Marilyn Stasio, Variety: But in the context of these monologues, a word like "delight" must be taken with caution. There's pleasure to be had at the sound of pretty prose, and it's a joy to watch two fine actors perform in flawless character. But it might take a couple of stiff drinks to get the ashen taste of death out of your mouth.

Greg Evans, Deadline: In The Public Theater's double bill Sea Wall/A Life, Tom Sturridge and Jake Gyllenhaal deliver scorching performances that can stand alongside anything on the New York stage so far this season. The pair - also currently co-starring in Netflix's Velvet Buzzsaw - might owe their fame to movies, but here again they stake their claim on the stage.

Kerensa Cadenas, EW: With two overwhelmingly Great Performances, where Sea Wall/A Life fumbles the smallest bit is really concretely tying the two halves together - the works are thematically similar and there are little bits and pieces of dialogue that, if you are paying close attention, link them together. But if you aren't (because you'll really be in your feelings by this point), the ending might fall a bit flat. All in all, though, that's a very minor complaint for an evening that will emotionally wreck you, convince you of Sturridge's acting prowess, and further consider that Gyllenhaal is one of the finest actors of his generation.
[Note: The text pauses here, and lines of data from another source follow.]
==> src/core/cjx_consts.svh <==
// Offsets, field positions, codes and timing figures of the jump block
`ifndef CJX_CONSTS_SVH
`define CJX_CONSTS_SVH
`define CJX_CLK_NS 10
`define CJX_T56_US 56
`define CJX_T52_US 52
`define CJX_T41_US 41
`define CJX_T40_US 40
`define CJX_T36_US 36
`define CJX_T29_US 29
`define CJX_T20_US 20
`define CJX_OP_EXF 6'h38
`define CJX_OP_SENSE 6'h3C
`define CJX_OP_SWJ 6'h3D
`define CJX_OP_SWS 6'h3E
`define CJX_REG_CTRL 4'h0
`define CJX_REG_STAT 4'h4
`define CJX_REG_EFC 4'h8
`define CJX_REG_PADR 4'hC
`define CJX_CTRL_TRACE 0
`define CJX_CTRL_RUN 1
`define CJX_STAT_SEND 0
`define CJX_STAT_HOLD 1
`define CJX_STAT_HUNG 2
`define CJX_STAT_BUSY 3
`define CJX_STAT_HALT 4
`define CJX_STAT_TRACE 5
`define CJX_TRACE_SLOT 15'h0000
`define CJX_MON_ENTRY 15'h0001
`endif

==> src/core/cjx_pkg.sv <==
// Types shared by the jump and external function block
package cjx_pkg;
   typedef enum logic [1:0] {
      CJX_IDLE = 2'b00,
      CJX_EXEC = 2'b01,
      CJX_EXF = 2'b10,
      CJX_HANG = 2'b11
   } cjx_state_t;
   typedef enum logic [1:0] {
      CJX_NOJ = 2'b00,
      CJX_NORM = 2'b01,
      CJX_RET = 2'b10,
      CJX_TRC = 2'b11
   } cjx_jump_t;
   typedef struct packed {
      logic [5:0] opcode;
      logic [2:0] m;
      logic [2:0] b;
      logic [14:0] y;
   } cjx_instr_t;
   typedef struct packed {
      logic [14:0] next_p;
      logic st_en;
      logic [14:0] st_addr;
      logic [14:0] st_data;
   } cjx_result_t;
endpackage

==> src/core/cjx_core.sv <==
// Conditional jump, switch stop and external function execution unit
`timescale 1ns/100ps
`include "cjx_consts.svh"
module cjx_core #(
   parameter int T56_CYC = `CJX_T56_US * 1000 / `CJX_CLK_NS,
   parameter int T52_CYC = `CJX_T52_US * 1000 / `CJX_CLK_NS,
   parameter int T41_CYC = `CJX_T41_US * 1000 / `CJX_CLK_NS,
   parameter int T40_CYC = `CJX_T40_US * 1000 / `CJX_CLK_NS,
   parameter int T36_CYC = `CJX_T36_US * 1000 / `CJX_CLK_NS,
   parameter int T29_CYC = `CJX_T29_US * 1000 / `CJX_CLK_NS,
   parameter int T20_CYC = `CJX_T20_US * 1000 / `CJX_CLK_NS
) (
   input wire logic sys_clk,
   input wire logic arst_n,
   input wire logic [3:0] avs_address,
   input wire logic avs_read,
   input wire logic avs_write,
   input wire logic [31:0] avs_writedata,
   output logic [31:0] avs_readdata,
   output logic avs_waitrequest,
   input wire logic issue_valid,
   input wire cjx_pkg::cjx_instr_t issue_instr,
   input wire logic [14:0] issue_p,
   input wire logic [14:0] index_val,
   input wire logic rpt_active,
   output logic issue_ready,
   input wire logic [2:0] jump_sw,
   input wire logic [2:0] stop_sw,
   input wire logic ext_sense,
   input wire logic in_full,
   input wire logic out_empty,
   input wire logic trace_set,
   output cjx_pkg::cjx_result_t res,
   output logic done,
   output logic rpt_end,
   output logic halted,
   output cjx_pkg::cjx_instr_t u_instr,
   output logic [14:0] ef_code,
   output logic ef_send,
   input wire logic ef_resume,
   input wire logic ef_hold,
   input wire logic io_done,
   output logic ef_hung
);

   // Pick one of four conditions by the low modifier bits
   function automatic logic cjx_pick(
      input logic [1:0] sel,
      input logic c0,
      input logic c1,
      input logic c2,
      input logic c3
   );
      logic r;
      case (sel)
         2'h0: r = c0;
         2'h1: r = c1;
         2'h2: r = c2;
         default: r = c3;
      endcase
      return r;
   endfunction

   // Operand address, index-modified when a designator is given
   function automatic logic [14:0] cjx_operand(
      input logic [2:0] b,
      input logic [14:0] y,
      input logic [14:0] idx
   );
      logic [14:0] a;
      a = (b != 3'h0) ? 15'(y + idx) : y;
      return a;
   endfunction

   function automatic logic [12:0] cjx_cnt(input int cyc);
      logic [12:0] c;
      c = (cyc > 1) ? 13'(cyc - 1) : 13'h0000;
      return c;
   endfunction

   cjx_pkg::cjx_state_t state_r;
   cjx_pkg::cjx_jump_t kind_r;
   cjx_pkg::cjx_jump_t kind_nxt;
   logic [12:0] cnt_r;
   logic [12:0] cnt_nxt;
   logic [14:0] y_r;
   logic [14:0] ret_r;
   logic stop_r;
   logic stop_nxt;
   logic take;
   logic rpt_stop;
   logic [14:0] opnd;
   logic accept;
   logic is_jmp;
   logic is_exf;
   logic lock;
   logic trace_r;
   logic hold_r;
   logic ack_r;
   logic bus_req;
   logic wr_ctrl;
   logic [31:0] rd_nxt;
   logic [5:0] st_bits;

   assign opnd = cjx_operand(issue_instr.b, issue_instr.y, index_val);
   assign accept = issue_valid && issue_ready;
   assign is_exf = issue_instr.opcode == `CJX_OP_EXF;
   assign is_jmp = issue_instr.opcode == `CJX_OP_SENSE
      || issue_instr.opcode == `CJX_OP_SWJ
      || issue_instr.opcode == `CJX_OP_SWS;
   assign lock = ef_send || hold_r || ef_hung;
   assign bus_req = avs_read || avs_write;
   assign wr_ctrl = avs_write && ack_r && avs_address == `CJX_REG_CTRL;

   // Jump decision, taken on the switch and status levels at issue
   always_comb
   begin
      take = 1'b0;
      stop_nxt = 1'b0;
      rpt_stop = 1'b0;
      cnt_nxt = cjx_cnt(T40_CYC);
      case (issue_instr.opcode)
         `CJX_OP_SENSE:
         begin
            take = cjx_pick(issue_instr.m[1:0], ext_sense, in_full,
               out_empty, !lock);
            rpt_stop = take;
            if (take && (issue_instr.m[2] || trace_r))
               cnt_nxt = cjx_cnt(T56_CYC);
         end
         `CJX_OP_SWJ:
         begin
            take = cjx_pick(issue_instr.m[1:0], 1'b1, jump_sw[0],
               jump_sw[1], jump_sw[2]);
            rpt_stop = take;
            if (!take && rpt_active)
               cnt_nxt = cjx_cnt(T20_CYC);
            else if (take && (issue_instr.m[2] || trace_r))
               cnt_nxt = cjx_cnt(T56_CYC);
         end
         `CJX_OP_SWS:
         begin
            take = 1'b1;
            stop_nxt = cjx_pick(issue_instr.m[1:0], 1'b1, stop_sw[0],
               stop_sw[1], stop_sw[2]);
            rpt_stop = 1'b1;
            if (issue_instr.m[2])
               cnt_nxt = (stop_nxt && issue_instr.m[1:0] != 2'h0)
                  ? cjx_cnt(T41_CYC) : cjx_cnt(T52_CYC);
            else
               cnt_nxt = (stop_nxt && issue_instr.m[1:0] != 2'h0)
                  ? cjx_cnt(T29_CYC) : cjx_cnt(T36_CYC);
         end
         default:
         begin
            take = 1'b0;
         end
      endcase
      if (!take)
         kind_nxt = cjx_pkg::CJX_NOJ;
      else if (trace_r)
         kind_nxt = cjx_pkg::CJX_TRC;
      else if (issue_instr.m[2])
         kind_nxt = cjx_pkg::CJX_RET;
      else
         kind_nxt = cjx_pkg::CJX_NORM;
   end

   // Instruction sequencing, jump completion and function handshake
   always_ff @(posedge sys_clk or negedge arst_n)
   begin
      if (!arst_n)
      begin
         state_r <= cjx_pkg::CJX_IDLE;
         kind_r <= cjx_pkg::CJX_NOJ;
         cnt_r <= 13'h0000;
         y_r <= 15'h0000;
         ret_r <= 15'h0000;
         stop_r <= 1'b0;
         issue_ready <= 1'b1;
         done <= 1'b0;
         rpt_end <= 1'b0;
         halted <= 1'b0;
         res <= '0;
         u_instr <= '0;
         ef_code <= 15'h0000;
         ef_send <= 1'b0;
         ef_hung <= 1'b0;
      end
      else
      begin
         done <= 1'b0;
         rpt_end <= 1'b0;
         case (state_r)
            cjx_pkg::CJX_IDLE:
            begin
               if (halted && wr_ctrl && avs_writedata[`CJX_CTRL_RUN])
               begin
                  halted <= 1'b0;
                  issue_ready <= 1'b1;
               end
               else if (accept)
               begin
                  issue_ready <= 1'b0;
                  u_instr <= issue_instr;
                  y_r <= opnd;
                  ret_r <= 15'(issue_p + 15'h0001);
                  if (is_exf && hold_r)
                  begin
                     state_r <= cjx_pkg::CJX_HANG;
                     ef_hung <= 1'b1;
                  end
                  else if (is_exf)
                  begin
                     ef_code <= opnd;
                     ef_send <= 1'b1;
                     state_r <= cjx_pkg::CJX_EXF;
                  end
                  else if (is_jmp)
                  begin
                     kind_r <= kind_nxt;
                     stop_r <= stop_nxt;
                     cnt_r <= cnt_nxt;
                     rpt_end <= rpt_active && rpt_stop;
                     state_r <= cjx_pkg::CJX_EXEC;
                  end
                  else
                  begin
                     issue_ready <= 1'b1;
                  end
               end
            end
            cjx_pkg::CJX_EXEC:
            begin
               if (cnt_r != 13'h0000)
                  cnt_r <= cnt_r - 13'h0001;
               else
               begin
                  done <= 1'b1;
                  state_r <= cjx_pkg::CJX_IDLE;
                  res.st_en <= 1'b0;
                  res.st_addr <= y_r;
                  res.st_data <= ret_r;
                  case (kind_r)
                     cjx_pkg::CJX_NORM:
                        res.next_p <= y_r;
                     cjx_pkg::CJX_RET:
                     begin
                        res.st_en <= 1'b1;
                        res.next_p <= 15'(y_r + 15'h0001);
                     end
                     cjx_pkg::CJX_TRC:
                     begin
                        res.st_en <= 1'b1;
                        res.st_addr <= `CJX_TRACE_SLOT;
                        res.next_p <= `CJX_MON_ENTRY;
                     end
                     default:
                        res.next_p <= ret_r;
                  endcase
                  halted <= stop_r;
                  issue_ready <= !stop_r;
               end
            end
            cjx_pkg::CJX_EXF:
            begin
               if (ef_resume)
               begin
                  ef_send <= 1'b0;
                  done <= 1'b1;
                  res.st_en <= 1'b0;
                  res.next_p <= ret_r;
                  issue_ready <= 1'b1;
                  state_r <= cjx_pkg::CJX_IDLE;
               end
            end
            cjx_pkg::CJX_HANG:
            begin
               state_r <= cjx_pkg::CJX_HANG;
            end
            default:
            begin
               state_r <= cjx_pkg::CJX_IDLE;
            end
         endcase
      end
   end

   // Lock held past resume by functions that wait for an I/O instruction
   always_ff @(posedge sys_clk or negedge arst_n)
   begin
      if (!arst_n)
         hold_r <= 1'b0;
      else if (state_r == cjx_pkg::CJX_EXF && ef_resume && ef_hold)
         hold_r <= 1'b1;
      else if (io_done)
         hold_r <= 1'b0;
   end

   // Trace flag: set by console or software, cleared by the traced jump
   always_ff @(posedge sys_clk or negedge arst_n)
   begin
      if (!arst_n)
         trace_r <= 1'b0;
      else if (trace_set || (wr_ctrl && avs_writedata[`CJX_CTRL_TRACE]))
         trace_r <= 1'b1;
      else if (accept && is_jmp && kind_nxt == cjx_pkg::CJX_TRC)
         trace_r <= 1'b0;
   end

   // Register read multiplexer
   always_comb
   begin
      st_bits = 6'h00;
      st_bits[`CJX_STAT_SEND] = ef_send;
      st_bits[`CJX_STAT_HOLD] = hold_r;
      st_bits[`CJX_STAT_HUNG] = ef_hung;
      st_bits[`CJX_STAT_BUSY] = state_r != cjx_pkg::CJX_IDLE;
      st_bits[`CJX_STAT_HALT] = halted;
      st_bits[`CJX_STAT_TRACE] = trace_r;
      case (avs_address)
         `CJX_REG_CTRL:
            rd_nxt = {30'h00000000, halted, trace_r};
         `CJX_REG_STAT:
            rd_nxt = {26'h0000000, st_bits};
         `CJX_REG_EFC:
            rd_nxt = {17'h00000, ef_code};
         `CJX_REG_PADR:
            rd_nxt = {17'h00000, res.next_p};
         default:
            rd_nxt = 32'h00000000;
      endcase
   end

   // Avalon slave: one wait cycle, answer on the second edge
   always_ff @(posedge sys_clk or negedge arst_n)
   begin
      if (!arst_n)
      begin
         ack_r <= 1'b0;
         avs_waitrequest <= 1'b1;
         avs_readdata <= 32'h00000000;
      end
      else
      begin
         ack_r <= bus_req && !ack_r;
         avs_waitrequest <= !(bus_req && !ack_r);
         if (avs_read && !ack_r)
            avs_readdata <= rd_nxt;
      end
   end

endmodule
Frank Scheck, The Hollywood Reporter: Staged in appropriately minimalist and powerful fashion by Carrie Cracknell on a mostly bare stage, the superbly acted double-bill provides a vital reminder that life is all too fleeting.

Matt Windman, amNY: The idea of bringing the monologues together ultimately is also questionable. The fact that they are so similar has the unintended effect of creating a sense of repetition and monotony following the intermission.
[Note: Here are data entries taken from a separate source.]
## config.mk

```make
export PLATFORM = sky130hd
export DESIGN_NAME = miau_accept_unit
export DESIGN_NICKNAME = d
export VERILOG_FILES = /design/src/hw/miau_accept_unit.v
export VERILOG_INCLUDE_DIRS = /design/src /design/src/hw
export SDC_FILE = /design/constraint.sdc
export NUM_CORES = 1
export LEC_CHECK = 0
export BUFFER_PORTS_ARGS = -buffer_cell sky130_fd_sc_hd__buf_2
export CAP_MARGIN = 5
export CORE_MARGIN = 2
export CORE_UTILIZATION = 50
export DETAILED_ROUTE_END_ITERATION = 7
export GPL_TIMING_DRIVEN = 0
export PLACE_DENSITY = 0.79
export SLEW_MARGIN = 25
export SYNTH_ARGS = -nofsm -noshare
export SYNTH_HDL_FRONTEND = slang
export SYNTH_SLANG_ARGS = --single-unit
```

## constraint.sdc

```tcl
create_clock -name core_clk_in -period 3.4 [get_ports core_clk_in]
set_clock_uncertainty 0.05 [all_clocks]
set_input_delay 0 -clock core_clk_in [delete_from_list [all_inputs] [get_ports core_clk_in]]
set_output_delay 0 -clock core_clk_in [all_outputs]
set_load 0.005 [all_outputs]
```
Also problematic is the fact that the monologues should really be performed in a more intimate setting than the proscenium-style Newman Theater (one of the larger spaces at The Public Theater). Having Sturridge and Gyllenhaal perform against a wide-open terrain proves to be unnecessarily distracting, and their unamplified voices are sometimes hard to hear.

Robert Hofler, The Wrap: Nick Payne and Simon Stephens do their respective one-act monologues no favors by putting them together on a double bill. Even the starry solo turns of Jake Gyllenhaal and Tom Sturridge can't relieve the monotony of seeing Stephens' "Sea Wall" and Payne's "A Life" back to back with an intermission.

Chris Jones, NY Daily News: Better yet - or worse yet - he describes your nightmare in such a way as to make you feel like this is exactly how you would experience such an event yourself. You're watching such formidable writing, action and direction that the artifice of the theater is easy to forget. No escape for the punters into any fourth wall.

Jake Nevins, The Guardian: The dual, male-fronted monologues might not be in vogue, what with our much-belated emphasis on foregrounding stories of female subjectivity. But the double feature of Sea Wall/A Life is a refreshing and moving departure from male tropes; these characters are neither heroic nor antiheroic, and they're not absent fathers, sons and husbands. In their nakedness and fragility, they reckon with the responsibilities those labels entail. And Cracknell, Sturridge and Gyllenhaal, working with emotionally precise scripts, bring two human, no-frills stories to life.

Barbara Schuler, Newsday: Director Carrie Cracknell wisely gives each actor room to simply have a conversation with the audience. Sturridge highlights his by frequent pauses and stunning moments in which he simply stares into space. Gyllenhaal is more frenetic (in a good way) as he segues between the two storylines.

David Cote, Observer: On the surface, both monologues are about what we make of grief-how we assimilate it into life without going mad-but they're really about what grief makes of us. How it re-defines our social and inner selves in irreversible ways. Alex talks matter-of-factly about the great, huge hole in his belly, a literal hole that goes through him. At the end of his 35-minute confession, we have no idea if the wound will close up or he'll bleed to death.